> **Task requirements**
Write out exactly the lines from the start of the entries through the one that contains "-wire signed [4:0] a3", including both.

Stored entries:
◆ ◆ ◆ ◆ ◆

Source: an optimization exercise on an open RTL-to-GDS flow (aim: small area, a short achievable clock period and few clock cycles). Production flows keep margins and buffers that such runs may drop. Where RTL was checked, it was by simulation tests only, not by an equivalence proof against the original.

## maxfinder
module maxfinder(clk, rst, start, x1, x2, x3, x4, eps, done, result);
make LEC_CHECK=0 CAP_MARGIN=20 CORE_MARGIN=2 CORE_UTILIZATION=40 SLEW_MARGIN=20 finish   # period 9.0 ns
run.sh (not shown) runs the stock make flow with config.mk's settings and CLKGATE_MAP_FILE= SYNTH_SCRIPT=/design/flow/synth_recipe.tcl, a recipe that flattens the netlist after the stock synthesis.
Testbench counts at the start, summed over its fixed seeds: cycles 4,587.
Then changed:
--- a/flow/design.v
+++ b/flow/design.v
@@ -1,22 +1,22 @@
 module maxfinder(clk, rst, start, x1, x2, x3, x4, eps, done, result);
 input clk, start, rst;
 input [4:0] x1, x2, x3, x4, eps;
 output reg done;
 output [4:0] result;
 reg busy;
 reg [3:0] v1, v2, v3, v4;
-wire signed [4:0] a1 = busy ? {1'b0, v1} : x1;
-wire signed [4:0] a2 = busy ? {1'b0, v2} : x2;
-wire signed [4:0] a3 = busy ? {1'b0, v3} : x3;
-wire signed [4:0] a4 = busy ? {1'b0, v4} : x4;
+wire signed [4:0] a1 = start ? x1 : {1'b0, v1};
+wire signed [4:0] a2 = start ? x2 : {1'b0, v2};
+wire signed [4:0] a3 = start ? x3 : {1'b0, v3};
+wire signed [4:0] a4 = start ? x4 : {1'b0, v4};
 wire [3:0] n1, n2, n3, n4;
 wire signed [6:0] t1 = a2 + a3 + a4;
 wire p1_1;
 assign p1_1 = eps[0] & t1[0];
 wire p1_2;
 assign p1_2 = eps[0] & t1[1];
 wire p1_3;
 assign p1_3 = eps[0] & t1[2];
 wire p1_4;
 assign p1_4 = eps[0] & t1[3];
 wire p1_5;
Result: Non-clock buffer count came out higher by 3; routed wire length is lower slightly; via count decreases slightly; utilization came out higher by 0.10 points.
The RTL of the second run of this note was laid out without a check of its function.


maxfinder, a different RTL version from the one above (not shown whole).
Size: ~810 cells after synthesis, ~34 I/O pins, roughly 6900 um^2 of cells after synthesis.
Settings: LEC_CHECK=0, CAP_MARGIN=20, CORE_MARGIN=2, CORE_UTILIZATION=40, SLEW_MARGIN=20; clock period 9.0 ns.
standard.sh (not shown) runs the stock make flow with config.mk's settings and CLKGATE_MAP_FILE= SYNTH_SCRIPT=/design/flow/synth_recipe.tcl, a recipe that flattens the netlist after the stock synthesis.
==> flow/flow/run.sh <==
#!/bin/bash
export BUFFER_PORTS_ARGS="-buffer_cell sky130_fd_sc_hd__buf_2"
cp standard.sh standard_copy.sh.txt
bash standard.sh > standard.log 2>&1
Testbench counts at the start, summed over its fixed seeds: cycles 3,431.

◆ ◆ ◆ ◆ ◆

> **Answer to the exercise**
Source: an optimization exercise on an open RTL-to-GDS flow (aim: small area, a short achievable clock period and few clock cycles). Production flows keep margins and buffers that such runs may drop. Where RTL was checked, it was by simulation tests only, not by an equivalence proof against the original.

## maxfinder
module maxfinder(clk, rst, start, x1, x2, x3, x4, eps, done, result);
make LEC_CHECK=0 CAP_MARGIN=20 CORE_MARGIN=2 CORE_UTILIZATION=40 SLEW_MARGIN=20 finish   # period 9.0 ns
run.sh (not shown) runs the stock make flow with config.mk's settings and CLKGATE_MAP_FILE= SYNTH_SCRIPT=/design/flow/synth_recipe.tcl, a recipe that flattens the netlist after the stock synthesis.
Testbench counts at the start, summed over its fixed seeds: cycles 4,587.
Then changed:
--- a/flow/design.v
+++ b/flow/design.v
@@ -1,22 +1,22 @@
 module maxfinder(clk, rst, start, x1, x2, x3, x4, eps, done, result);
 input clk, start, rst;
 input [4:0] x1, x2, x3, x4, eps;
 output reg done;
 output [4:0] result;
 reg busy;
 reg [3:0] v1, v2, v3, v4;
-wire signed [4:0] a1 = busy ? {1'b0, v1} : x1;
-wire signed [4:0] a2 = busy ? {1'b0, v2} : x2;
-wire signed [4:0] a3 = busy ? {1'b0, v3} : x3;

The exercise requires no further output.